El historiador Jean-Frédéric Schaub rompe varios mitos sobre el racismo y su lectura en la historia.
Por Daniel Gigena
De visita en Buenos Aires para presentar su nuevo libro, ‘Para una historia política de la raza’ (Fondo de Cultura Económica), el historiador Jean-Frédéric Schaub, especialista en el estudio del desarrollo de España y Portugal, revela que se interesó por ese controvertido objeto teórico que es la raza al analizar los procesos de construcción política en sociedades sin Estado.
“Por más que no lo tuvieran, esas sociedades conocieron la circulación de la autoridad y la obediencia (…). Así cobró cada vez mayor importancia, en mi visión de las cosas, el modo que tuvieron varias instituciones –puede ser la Iglesia, la corona, las ciudades o las corporaciones– de hacer política a través de mecanismos de segregación de diferentes grupos por razones religiosas, sociales o culturales”, dice.
Al apoyarse en prácticas de segregación “justificadas” por un discurso con pretensiones científicas, el racismo resulta, en opinión de Schaub, más sofisticado que la xenofobia. Ese discurso puede apelar incluso a la autoridad de una ciencia que, en realidad, no lo respalda. “Si consideramos que la capacidad para establecer la genealogía de las familias en el siglo XV era ciencia, entonces sí, el racismo tiene base científica, pero tengo una gran reticencia frente a la tentación de someter la historia del racismo a la agenda de la historia de las ciencias. Hitler y su gente jamás vieron un gen judío bajo el microscopio. El racismo es un hecho político, es decidir políticamente que determinado grupo merece ser discriminado y que los descendientes de ese grupo sigan siendo discriminados”, señala.
En los últimos cien años, el mundo ha conocido tres formas notorias de racismo: en Estados Unidos, con las leyes de Jim Crow; el antisemitismo nazi y el ‘apartheid’ sudafricano.
El nazismo fue una experiencia racista con base pseudocientífica, pero en Estados Unidos no hizo falta usar esos argumentos.
Una de las diferencias entre la negrofobia estadounidense y el antisemitismo alemán es que este último, en gran parte, está pensado para descubrir al ‘enemigo interior judío’, invisible porque se había integrado a la sociedad alemana. Mientras que en el caso de Estados Unidos, la ‘diferencia’ de los afroamericanos se evidencia por el color de la piel. A partir del momento en que el color de la piel delata un origen descrito como negativo, se necesita recurrir todavía menos a fantasías del tipo de una mala naturaleza que corre en la sangre, pero que no se ve, que sería el caso de los judíos.

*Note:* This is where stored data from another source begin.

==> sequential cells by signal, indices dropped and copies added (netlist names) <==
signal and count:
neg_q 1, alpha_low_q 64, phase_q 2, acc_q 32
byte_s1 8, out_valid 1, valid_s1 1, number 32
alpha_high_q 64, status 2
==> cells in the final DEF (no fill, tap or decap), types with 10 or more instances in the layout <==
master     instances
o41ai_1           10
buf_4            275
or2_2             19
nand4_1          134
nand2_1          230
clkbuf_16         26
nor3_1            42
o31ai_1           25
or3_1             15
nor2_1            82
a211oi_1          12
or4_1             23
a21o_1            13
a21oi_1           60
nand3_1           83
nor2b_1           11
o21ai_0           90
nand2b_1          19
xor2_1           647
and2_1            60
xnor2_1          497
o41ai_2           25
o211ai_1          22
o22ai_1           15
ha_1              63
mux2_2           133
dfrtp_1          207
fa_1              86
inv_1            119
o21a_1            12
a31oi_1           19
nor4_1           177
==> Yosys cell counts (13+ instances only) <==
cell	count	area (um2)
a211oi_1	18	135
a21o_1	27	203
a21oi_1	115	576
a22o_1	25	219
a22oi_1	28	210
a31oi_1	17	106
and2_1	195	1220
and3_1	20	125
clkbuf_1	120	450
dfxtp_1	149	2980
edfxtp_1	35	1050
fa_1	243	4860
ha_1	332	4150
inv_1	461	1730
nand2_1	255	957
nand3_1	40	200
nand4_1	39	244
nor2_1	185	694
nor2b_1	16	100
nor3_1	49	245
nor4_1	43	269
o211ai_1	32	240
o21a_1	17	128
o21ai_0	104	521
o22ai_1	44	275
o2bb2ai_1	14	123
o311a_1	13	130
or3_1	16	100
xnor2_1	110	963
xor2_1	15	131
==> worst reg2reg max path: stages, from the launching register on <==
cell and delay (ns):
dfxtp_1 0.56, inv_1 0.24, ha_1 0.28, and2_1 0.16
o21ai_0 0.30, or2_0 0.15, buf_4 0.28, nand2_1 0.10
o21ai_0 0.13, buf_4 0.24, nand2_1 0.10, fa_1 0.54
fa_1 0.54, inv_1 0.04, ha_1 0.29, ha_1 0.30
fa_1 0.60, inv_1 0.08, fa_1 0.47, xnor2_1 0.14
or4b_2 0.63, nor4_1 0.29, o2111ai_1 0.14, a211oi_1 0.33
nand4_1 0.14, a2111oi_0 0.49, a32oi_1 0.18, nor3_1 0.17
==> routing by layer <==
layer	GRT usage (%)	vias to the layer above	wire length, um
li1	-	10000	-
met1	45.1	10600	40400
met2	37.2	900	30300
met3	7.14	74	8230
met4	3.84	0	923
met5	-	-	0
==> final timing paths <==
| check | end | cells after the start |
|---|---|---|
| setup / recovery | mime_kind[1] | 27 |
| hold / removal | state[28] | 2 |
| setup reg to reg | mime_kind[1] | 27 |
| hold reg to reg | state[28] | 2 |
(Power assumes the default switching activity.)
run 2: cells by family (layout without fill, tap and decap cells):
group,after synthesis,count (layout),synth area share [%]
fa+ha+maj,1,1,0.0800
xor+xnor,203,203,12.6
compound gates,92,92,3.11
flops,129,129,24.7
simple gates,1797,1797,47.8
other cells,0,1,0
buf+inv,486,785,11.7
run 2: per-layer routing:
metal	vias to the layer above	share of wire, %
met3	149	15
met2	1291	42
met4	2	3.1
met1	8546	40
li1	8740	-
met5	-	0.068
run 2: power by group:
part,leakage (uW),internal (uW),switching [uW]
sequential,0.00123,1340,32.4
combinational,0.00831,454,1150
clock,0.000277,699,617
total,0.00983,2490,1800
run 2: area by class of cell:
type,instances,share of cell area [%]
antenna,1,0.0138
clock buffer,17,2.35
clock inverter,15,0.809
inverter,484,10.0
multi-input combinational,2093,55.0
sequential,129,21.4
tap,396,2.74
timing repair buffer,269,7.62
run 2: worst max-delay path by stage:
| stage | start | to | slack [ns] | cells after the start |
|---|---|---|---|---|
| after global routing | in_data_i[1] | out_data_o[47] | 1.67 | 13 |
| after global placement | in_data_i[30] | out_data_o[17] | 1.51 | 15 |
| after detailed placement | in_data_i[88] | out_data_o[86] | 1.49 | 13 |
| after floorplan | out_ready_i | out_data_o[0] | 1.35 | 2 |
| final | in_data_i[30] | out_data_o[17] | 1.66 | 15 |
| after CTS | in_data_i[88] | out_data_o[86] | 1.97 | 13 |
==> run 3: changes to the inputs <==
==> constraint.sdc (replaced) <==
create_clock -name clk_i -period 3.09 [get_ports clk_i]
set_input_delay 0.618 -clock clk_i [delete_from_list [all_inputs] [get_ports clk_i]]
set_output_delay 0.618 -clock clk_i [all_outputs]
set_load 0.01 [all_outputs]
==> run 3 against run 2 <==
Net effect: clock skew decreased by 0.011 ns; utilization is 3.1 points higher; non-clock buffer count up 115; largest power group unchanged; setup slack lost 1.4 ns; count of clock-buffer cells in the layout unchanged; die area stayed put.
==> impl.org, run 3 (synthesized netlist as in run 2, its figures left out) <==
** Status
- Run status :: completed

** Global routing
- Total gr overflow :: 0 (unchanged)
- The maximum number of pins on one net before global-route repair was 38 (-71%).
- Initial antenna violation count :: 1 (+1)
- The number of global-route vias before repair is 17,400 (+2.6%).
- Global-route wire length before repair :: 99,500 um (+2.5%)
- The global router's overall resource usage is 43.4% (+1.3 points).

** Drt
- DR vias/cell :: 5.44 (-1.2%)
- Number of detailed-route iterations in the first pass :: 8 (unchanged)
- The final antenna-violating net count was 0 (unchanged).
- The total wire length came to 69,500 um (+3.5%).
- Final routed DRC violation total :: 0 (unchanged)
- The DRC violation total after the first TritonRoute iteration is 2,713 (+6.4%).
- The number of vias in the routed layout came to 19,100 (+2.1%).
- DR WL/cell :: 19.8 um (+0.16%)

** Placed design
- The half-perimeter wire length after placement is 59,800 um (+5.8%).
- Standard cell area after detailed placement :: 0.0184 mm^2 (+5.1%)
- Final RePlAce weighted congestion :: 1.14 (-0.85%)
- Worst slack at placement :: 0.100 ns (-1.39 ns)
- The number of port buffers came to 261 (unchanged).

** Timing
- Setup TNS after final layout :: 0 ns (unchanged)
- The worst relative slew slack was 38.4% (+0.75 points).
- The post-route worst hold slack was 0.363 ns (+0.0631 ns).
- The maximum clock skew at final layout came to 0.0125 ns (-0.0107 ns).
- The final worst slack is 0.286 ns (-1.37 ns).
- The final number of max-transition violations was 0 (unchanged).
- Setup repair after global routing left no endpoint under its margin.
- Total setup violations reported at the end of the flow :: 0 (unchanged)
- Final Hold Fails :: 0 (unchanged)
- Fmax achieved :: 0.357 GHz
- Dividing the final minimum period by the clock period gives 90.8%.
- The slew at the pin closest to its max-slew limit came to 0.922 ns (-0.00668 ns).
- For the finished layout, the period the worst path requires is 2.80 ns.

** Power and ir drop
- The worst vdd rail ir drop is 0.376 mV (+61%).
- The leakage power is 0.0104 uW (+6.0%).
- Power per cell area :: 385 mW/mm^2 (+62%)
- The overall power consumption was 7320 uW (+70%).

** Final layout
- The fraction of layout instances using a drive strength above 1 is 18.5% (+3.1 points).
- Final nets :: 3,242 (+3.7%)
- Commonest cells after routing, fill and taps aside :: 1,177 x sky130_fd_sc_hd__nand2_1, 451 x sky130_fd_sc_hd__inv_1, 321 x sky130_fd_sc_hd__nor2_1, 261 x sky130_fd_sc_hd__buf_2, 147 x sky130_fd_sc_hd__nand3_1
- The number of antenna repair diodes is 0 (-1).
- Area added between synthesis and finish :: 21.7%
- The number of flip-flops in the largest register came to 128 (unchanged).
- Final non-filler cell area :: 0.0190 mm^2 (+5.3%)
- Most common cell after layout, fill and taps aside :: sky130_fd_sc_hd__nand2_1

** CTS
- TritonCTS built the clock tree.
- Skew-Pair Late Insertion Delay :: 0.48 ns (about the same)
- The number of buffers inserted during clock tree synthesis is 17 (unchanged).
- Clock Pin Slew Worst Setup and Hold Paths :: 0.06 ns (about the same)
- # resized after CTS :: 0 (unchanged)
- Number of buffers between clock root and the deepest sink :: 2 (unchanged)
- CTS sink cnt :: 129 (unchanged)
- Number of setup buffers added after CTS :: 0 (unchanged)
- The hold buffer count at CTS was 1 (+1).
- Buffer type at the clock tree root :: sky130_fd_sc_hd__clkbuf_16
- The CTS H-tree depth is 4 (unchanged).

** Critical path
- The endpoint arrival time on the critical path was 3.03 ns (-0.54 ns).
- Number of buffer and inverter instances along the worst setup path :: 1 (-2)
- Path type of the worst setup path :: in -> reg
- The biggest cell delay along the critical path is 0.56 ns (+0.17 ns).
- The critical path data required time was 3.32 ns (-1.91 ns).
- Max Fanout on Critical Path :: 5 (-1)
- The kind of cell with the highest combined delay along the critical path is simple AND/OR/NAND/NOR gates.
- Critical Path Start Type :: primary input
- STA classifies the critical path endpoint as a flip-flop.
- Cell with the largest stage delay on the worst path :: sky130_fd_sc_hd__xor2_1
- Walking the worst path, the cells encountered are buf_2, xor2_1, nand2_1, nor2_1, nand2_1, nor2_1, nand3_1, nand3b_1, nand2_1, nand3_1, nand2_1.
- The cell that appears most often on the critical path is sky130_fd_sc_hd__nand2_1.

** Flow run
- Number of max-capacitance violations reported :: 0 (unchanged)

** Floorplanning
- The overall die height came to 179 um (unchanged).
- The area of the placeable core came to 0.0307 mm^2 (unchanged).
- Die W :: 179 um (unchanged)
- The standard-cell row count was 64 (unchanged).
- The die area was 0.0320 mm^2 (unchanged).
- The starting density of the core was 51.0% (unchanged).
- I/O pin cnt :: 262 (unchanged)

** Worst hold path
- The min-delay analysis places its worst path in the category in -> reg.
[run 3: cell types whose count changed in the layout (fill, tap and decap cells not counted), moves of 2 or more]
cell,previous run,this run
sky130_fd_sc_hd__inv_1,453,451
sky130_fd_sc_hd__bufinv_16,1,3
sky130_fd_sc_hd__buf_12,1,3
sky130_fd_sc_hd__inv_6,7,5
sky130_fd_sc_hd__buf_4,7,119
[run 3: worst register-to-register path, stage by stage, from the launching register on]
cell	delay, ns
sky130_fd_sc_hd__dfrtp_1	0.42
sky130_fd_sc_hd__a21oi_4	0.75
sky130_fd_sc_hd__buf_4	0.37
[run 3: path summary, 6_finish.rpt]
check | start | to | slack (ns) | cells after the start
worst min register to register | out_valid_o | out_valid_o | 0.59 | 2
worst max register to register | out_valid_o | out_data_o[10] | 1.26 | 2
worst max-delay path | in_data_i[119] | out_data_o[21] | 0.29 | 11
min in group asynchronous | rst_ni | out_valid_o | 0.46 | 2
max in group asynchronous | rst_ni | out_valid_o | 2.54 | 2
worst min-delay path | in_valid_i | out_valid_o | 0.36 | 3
**src/hw/rtl/kfc_pkg.sv**
```systemverilog
`default_nettype none

package kfc_pkg;

	// Field widths fixed by the item layout
	localparam int FIELD_BITS = 16;
	localparam int Q_BITS     = 17;

	// Defaults for the top level parameters
	localparam int FRAME_BITS_DEF = 16;
	localparam int TICK_BITS_DEF  = 16;

	// Serial unit lengths: one multiplier bit and one quotient bit per cycle
	localparam int MUL_STEPS  = 16;
	localparam int QUOT_STEPS = 16;

	// Q1.16 one
	localparam logic [Q_BITS-1:0] Q_ONE = 17'h10000;

	// Opcodes
	localparam logic [1:0] OP_ADVANCE = 2'd0;
	localparam logic [1:0] OP_SET     = 2'd1;
	localparam logic [1:0] OP_QUERY   = 2'd2;

	// Register indexes
	localparam logic [1:0] REG_FRAME_PERIOD = 2'd0;
	localparam logic [1:0] REG_LAST_FRAME   = 2'd1;
	localparam logic [1:0] REG_LOOP_ENABLE  = 2'd2;

	// Register reset values
	localparam logic [FIELD_BITS-1:0] FRAME_PERIOD_RST = 16'd33;
	localparam logic [FIELD_BITS-1:0] LAST_FRAME_RST   = 16'd0;
	localparam logic                  LOOP_ENABLE_RST  = 1'b1;

	typedef struct packed {
		logic [1:0]            opcode;
		logic [FIELD_BITS-1:0] delta_ticks;
		logic [FIELD_BITS-1:0] frame_value;
		logic [FIELD_BITS-1:0] span_end;
	} kfc_cmd_t;

	typedef struct packed {
		logic [FIELD_BITS-1:0] frame_now;
		logic                  frame_advanced;
		logic                  at_last_frame;
		logic [Q_BITS-1:0]     progress_value;
	} kfc_res_t;

	// Handshake between the sequencer and a serial unit
	typedef struct packed {
		logic start;
		logic done;
	} kfc_unit_ctl_t;

endpackage

`default_nettype wire

```
**src/hw/rtl/kfc_mul.sv**
```systemverilog
`default_nettype none

// Bit-serial dual multiplier: both products share the period as multiplier,
// scanned MSB first, one bit per cycle.
module kfc_mul import kfc_pkg::*; (
	input  wire logic                    clk,
	input  wire logic                    arst_n,
	input  wire logic                    start,
	input  wire logic [FIELD_BITS-1:0]   period,
	input  wire logic [FIELD_BITS-1:0]   mcand_a,
	input  wire logic [FIELD_BITS:0]     mcand_b,
	output logic                         done,
	output logic [2*FIELD_BITS-1:0]      prod_a,
	output logic [2*FIELD_BITS:0]        prod_b
);

	localparam int CNT_W = $clog2(MUL_STEPS);
	localparam int PA_W  = 2 * FIELD_BITS;
	localparam int PB_W  = 2 * FIELD_BITS + 1;

	logic                  busy_q;
	logic                  done_q;
	logic [CNT_W-1:0]      cnt_q;
	logic [FIELD_BITS-1:0] per_q;
	logic [FIELD_BITS-1:0] a_q;
	logic [FIELD_BITS:0]   b_q;
	logic [PA_W-1:0]       acc_a_q;
	logic [PB_W-1:0]       acc_b_q;

	// Control
	always_ff @(posedge clk or negedge arst_n) begin
		if (!arst_n) begin
			busy_q <= 1'b0;
			done_q <= 1'b0;
			cnt_q  <= '0;
		end else begin
			done_q <= 1'b0;
			if (start) begin
				busy_q <= 1'b1;
				cnt_q  <= '0;
			end else if (busy_q) begin
				cnt_q <= cnt_q + CNT_W'(1);
				if (cnt_q == CNT_W'(MUL_STEPS - 1)) begin
					busy_q <= 1'b0;
					done_q <= 1'b1;
				end
			end
		end
	end

	// Shift-add datapath
	always_ff @(posedge clk) begin
		if (start) begin
			per_q   <= period;
			a_q     <= mcand_a;
			b_q     <= mcand_b;
			acc_a_q <= '0;
			acc_b_q <= '0;
		end else if (busy_q) begin
			per_q   <= {per_q[FIELD_BITS-2:0], 1'b0};
			acc_a_q <= {acc_a_q[PA_W-2:0], 1'b0} +
				(per_q[FIELD_BITS-1] ? PA_W'(a_q) : '0);
			acc_b_q <= {acc_b_q[PB_W-2:0], 1'b0} +
				(per_q[FIELD_BITS-1] ? PB_W'(b_q) : '0);
		end
	end

	assign done   = done_q;
	assign prod_a = acc_a_q;
	assign prod_b = acc_b_q;

endmodule

`default_nettype wire

```
**src/hw/rtl/kfc_div.sv**
```systemverilog
`default_nettype none

// Restoring divider giving a clamped Q1.16 ratio, one quotient bit per cycle.
// A check step first handles a zero divisor and a ratio of one or more.
module kfc_div import kfc_pkg::*; #(
	parameter int WIDTH = 34
) (
	input  wire logic              clk,
	input  wire logic              arst_n,
	input  wire logic              start,
	input  wire logic [WIDTH-1:0]  num,
	input  wire logic [WIDTH-1:0]  den,
	output logic                   done,
	output logic [Q_BITS-1:0]      quot
);

	localparam int CNT_W = $clog2(QUOT_STEPS);

	logic              busy_q;
	logic              chk_q;
	logic              done_q;
	logic [CNT_W-1:0]  cnt_q;
	logic [WIDTH-1:0]  rem_q;
	logic [WIDTH-1:0]  den_q;
	logic [Q_BITS-1:0] quot_q;

	logic [WIDTH-1:0]  rem_sh;
	logic              fits;
	logic              den_zero;
	logic              sat;

	assign rem_sh   = {rem_q[WIDTH-2:0], 1'b0};
	assign fits     = rem_sh >= den_q;
	assign den_zero = den_q == '0;
	assign sat      = den_zero || rem_q >= den_q;

	// Control
	always_ff @(posedge clk or negedge arst_n) begin
		if (!arst_n) begin
			busy_q <= 1'b0;
			chk_q  <= 1'b0;
			done_q <= 1'b0;
			cnt_q  <= '0;
		end else begin
			done_q <= 1'b0;
			if (start) begin
				busy_q <= 1'b1;
				chk_q  <= 1'b1;
				cnt_q  <= '0;
			end else if (busy_q) begin
				if (chk_q) begin
					chk_q <= 1'b0;
					if (sat) begin
						busy_q <= 1'b0;
						done_q <= 1'b1;
					end
				end else begin
					cnt_q <= cnt_q + CNT_W'(1);
					if (cnt_q == CNT_W'(QUOT_STEPS - 1)) begin
						busy_q <= 1'b0;
						done_q <= 1'b1;
					end
				end
			end
		end
	end

	// Remainder and quotient shift registers
	always_ff @(posedge clk) begin
		if (start) begin
			rem_q <= num;
			den_q <= den;
		end else if (busy_q) begin
			if (chk_q) begin
				if (den_zero) begin
					quot_q <= (rem_q != '0) ? Q_ONE : '0;
				end else if (sat) begin
					quot_q <= Q_ONE;
				end else begin
					quot_q <= '0;
				end
			end else begin
				rem_q  <= fits ? rem_sh - den_q : rem_sh;
				quot_q <= {quot_q[Q_BITS-2:0], fits};
			end
		end
	end

	assign done = done_q;
	assign quot = quot_q;

endmodule

`default_nettype wire

```
**src/hw/rtl/keyframe_clock_with_progress.sv**
```systemverilog
`default_nettype none

// Animation frame clock with span progress. Advance items add ticks to the
// elapsed count and step the frame once the count passes frame_period (wrap
// to zero past last_frame with looping on, else saturate); set items jump to
// a frame; query items return progress through a start..end span in Q1.16.
// Advance, set and the unused opcode go from idle straight to the finish
// state, which writes the result register once the result slot is free;
// the sequencer then returns to idle to take the next item. A query first
// runs the bit-serial multiplier that forms offset*period and span*period,
// then the restoring divider, whose range check can settle the ratio and
// skip the quotient steps, then the finish state. One item is worked on at
// a time; a new item is taken while the last result waits.
// Configuration writes are always ready and must only happen while idle.
module keyframe_clock_with_progress import kfc_pkg::*; #(
	parameter int FRAME_BITS = FRAME_BITS_DEF,
	parameter int TICK_BITS  = TICK_BITS_DEF
) (
	input  wire logic                  clk,
	input  wire logic                  arst_n,
	// command channel
	input  wire logic                  cmd_valid,
	output logic                       cmd_stall,
	input  wire kfc_cmd_t              cmd,
	// result channel
	output logic                       res_valid,
	input  wire logic                  res_stall,
	output kfc_res_t                   res,
	// configuration
	input  wire logic                  cfg_valid,
	output logic                       cfg_ready,
	input  wire logic [1:0]            cfg_index,
	input  wire logic [FIELD_BITS-1:0] cfg_data
);

	localparam int EW = TICK_BITS + 2;
	localparam int CW = (EW > FIELD_BITS) ? EW : FIELD_BITS;
	localparam int LW = (FRAME_BITS + 1 > FIELD_BITS) ? FRAME_BITS + 1 : FIELD_BITS;
	localparam int FW = (FRAME_BITS > FIELD_BITS) ? FRAME_BITS : FIELD_BITS;
	localparam int DW = (TICK_BITS < FIELD_BITS) ? TICK_BITS : FIELD_BITS;
	localparam int NB = (FRAME_BITS < FIELD_BITS) ? FRAME_BITS : FIELD_BITS;
	localparam int NW = ((EW > 2 * FIELD_BITS) ? EW : 2 * FIELD_BITS) + 1;
	localparam int WW = (NW > 2 * FIELD_BITS + 2) ? NW : 2 * FIELD_BITS + 2;

	localparam logic [1:0] ST_IDLE = 2'd0;
	localparam logic [1:0] ST_MUL  = 2'd1;
	localparam logic [1:0] ST_DIV  = 2'd2;
	localparam logic [1:0] ST_FIN  = 2'd3;

	logic [1:0]            state_q;
	logic [FIELD_BITS-1:0] period_q;
	logic [FIELD_BITS-1:0] last_q;
	logic                  loop_q;
	logic [FRAME_BITS-1:0] fc_q;
	logic [EW-1:0]         el_q;
	kfc_cmd_t              item_q;
	logic                  res_valid_q;
	kfc_res_t              res_q;

	logic                  accept;
	logic                  res_free;
	kfc_unit_ctl_t         mul_ctl;
	kfc_unit_ctl_t         div_ctl;
	logic [FW-1:0]         off_w;
	logic [FIELD_BITS:0]   span;
	logic [2*FIELD_BITS-1:0] prod_a;
	logic [2*FIELD_BITS:0] prod_b;
	logic [WW-1:0]         num_w;
	logic [WW-1:0]         den_w;
	logic [Q_BITS-1:0]     quot;

	logic [EW:0]           sum;
	logic [EW-1:0]         el_sat;
	logic [FRAME_BITS:0]   nxt;
	logic                  before_span;
	logic                  after_span;
	logic [FRAME_BITS-1:0] fc_d;
	logic [EW-1:0]         el_d;
	logic                  adv;
	logic [Q_BITS-1:0]     prog;

	assign accept    = cmd_valid && !cmd_stall;
	assign cmd_stall = state_q != ST_IDLE;
	assign res_free  = !res_valid_q || !res_stall;
	assign cfg_ready = 1'b1;

	// Configuration registers
	always_ff @(posedge clk or negedge arst_n) begin
		if (!arst_n) begin
			period_q <= FRAME_PERIOD_RST;
			last_q   <= LAST_FRAME_RST;
			loop_q   <= LOOP_ENABLE_RST;
		end else if (cfg_valid && cfg_ready) begin
			unique case (cfg_index)
				REG_FRAME_PERIOD: period_q <= cfg_data;
				REG_LAST_FRAME:   last_q   <= cfg_data;
				REG_LOOP_ENABLE:  loop_q   <= cfg_data[0];
				default: ;
			endcase
		end
	end

	// Query operands, taken from the incoming item and the current frame
	assign off_w = FW'(fc_q) - FW'(cmd.frame_value);
	assign span  = (FIELD_BITS + 1)'(cmd.span_end) - (FIELD_BITS + 1)'(cmd.frame_value)
		+ (FIELD_BITS + 1)'(1);

	assign mul_ctl.start = accept && cmd.opcode == OP_QUERY;

	kfc_mul u_mul (
		.clk     (clk),
		.arst_n  (arst_n),
		.start   (mul_ctl.start),
		.period  (period_q),
		.mcand_a (off_w[FIELD_BITS-1:0]),
		.mcand_b (span),
		.done    (mul_ctl.done),
		.prod_a  (prod_a),
		.prod_b  (prod_b)
	);

	assign num_w         = WW'(prod_a) + WW'(el_q);
	assign den_w         = WW'(prod_b);
	assign div_ctl.start = mul_ctl.done;

	kfc_div #(
		.WIDTH (WW)
	) u_div (
		.clk    (clk),
		.arst_n (arst_n),
		.start  (div_ctl.start),
		.num    (num_w),
		.den    (den_w),
		.done   (div_ctl.done),
		.quot   (quot)
	);

	// Next state of the clock and the result of the held item
	assign sum         = {1'b0, el_q} + (EW + 1)'(item_q.delta_ticks[DW-1:0]);
	assign el_sat      = sum[EW] ? '1 : sum[EW-1:0];
	assign nxt         = {1'b0, fc_q} + (FRAME_BITS + 1)'(1);
	assign before_span = FW'(fc_q) < FW'(item_q.frame_value);
	assign after_span  = FW'(item_q.span_end) < FW'(fc_q);

	always_comb begin
		fc_d = fc_q;
		el_d = el_q;
		adv  = 1'b0;
		prog = '0;
		case (item_q.opcode)
			OP_ADVANCE: begin
				el_d = el_sat;
				if (CW'(period_q) < CW'(el_sat)) begin
					el_d = '0;
					adv  = 1'b1;
					if (loop_q && LW'(nxt) > LW'(last_q)) begin
						fc_d = '0;
					end else if (nxt[FRAME_BITS]) begin
						fc_d = '1;
					end else begin
						fc_d = nxt[FRAME_BITS-1:0];
					end
				end
			end
			OP_SET: begin
				fc_d = FRAME_BITS'(item_q.frame_value[NB-1:0]);
				el_d = '0;
			end
			OP_QUERY: begin
				if (before_span) begin
					prog = '0;
				end else if (after_span) begin
					prog = Q_ONE;
				end else begin
					prog = quot;
				end
			end
			default: ;
		endcase
	end

	// Sequencer
	always_ff @(posedge clk or negedge arst_n) begin
		if (!arst_n) begin
			state_q <= ST_IDLE;
		end else begin
			unique case (state_q)
				ST_IDLE: if (accept) begin
					state_q <= (cmd.opcode == OP_QUERY) ? ST_MUL : ST_FIN;
				end
				ST_MUL: if (mul_ctl.done) begin
					state_q <= ST_DIV;
				end
				ST_DIV: if (div_ctl.done) begin
					state_q <= ST_FIN;
				end
				ST_FIN: if (res_free) begin
					state_q <= ST_IDLE;
				end
				default: state_q <= ST_IDLE;
			endcase
		end
	end

	// Held item
	always_ff @(posedge clk) begin
		if (accept) begin
			item_q <= cmd;
		end
	end

	// Clock state, updated when the result is written
	always_ff @(posedge clk or negedge arst_n) begin
		if (!arst_n) begin
			fc_q <= '0;
			el_q <= '0;
		end else if (state_q == ST_FIN && res_free) begin
			fc_q <= fc_d;
			el_q <= el_d;
		end
	end

	// Result register
	always_ff @(posedge clk or negedge arst_n) begin
		if (!arst_n) begin
			res_valid_q <= 1'b0;
		end else if (state_q == ST_FIN && res_free) begin
			res_valid_q <= 1'b1;
		end else if (!res_stall) begin
			res_valid_q <= 1'b0;
		end
	end

	always_ff @(posedge clk) begin
		if (state_q == ST_FIN && res_free) begin
			res_q.frame_now      <= FIELD_BITS'(fc_d[NB-1:0]);
			res_q.frame_advanced <= adv;
			res_q.at_last_frame  <= LW'(fc_d) == LW'(last_q);
			res_q.progress_value <= prog;
		end
	end

	assign res_valid = res_valid_q;
	assign res       = res_q;

`ifndef SYNTHESIS
	a_mul_done_in_mul: assert property (@(posedge clk) disable iff (!arst_n)
		mul_ctl.done |-> state_q == ST_MUL)
		else $error("multiplier finished outside the multiply phase");

	a_div_done_in_div: assert property (@(posedge clk) disable iff (!arst_n)
		div_ctl.done |-> state_q == ST_DIV)
		else $error("divider finished outside the divide phase");

	a_prog_range: assert property (@(posedge clk) disable iff (!arst_n)
		res_valid |-> res.progress_value <= Q_ONE)
		else $error("progress above one");

	a_adv_no_prog: assert property (@(posedge clk) disable iff (!arst_n)
		res_valid && res.frame_advanced |-> res.progress_value == '0)
		else $error("advance result carries progress");
`endif

endmodule

`default_nettype wire

```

El caso de Sudáfrica es muy parecido al norteamericano, aunque en Estados Unidos existió la creencia de que en cuanto los esclavos afroamericanos fueran liberados, como era impensable que pudiesen crear una nación común con los anglosajones protestantes, la mejor solución sería mandarlos de vuelta a África.
¿Y en América Latina?
En el Cono Sur, la idea fue el ‘blanqueamiento’, es decir, traer gente de Europa para que la presencia visible de los originarios y de los afroamericanos deportados se fuese diluyendo y que el paisaje social de la Argentina, Uruguay y Chile fuese el de una sociedad cada vez más blanca. Esa idea, sin ningún fundamento más que político y estético, proponía que una población blanca podía ser sujeto del progreso histórico. En Estados Unidos y en Sudáfrica, la solución ha sido la separación entre blancos y afroamericanos, o africanos en el caso de Sudáfrica. En algunos países latinoamericanos, la solución ha sido ahogar el elemento no blanco bajo una oleada demográfica de gente blanca de ascendencia europea. De alguna manera, eso funcionó en los estados del sur de Brasil y en Uruguay. Aunque sabemos que existe una ocultación del elemento afro en la Argentina y Uruguay.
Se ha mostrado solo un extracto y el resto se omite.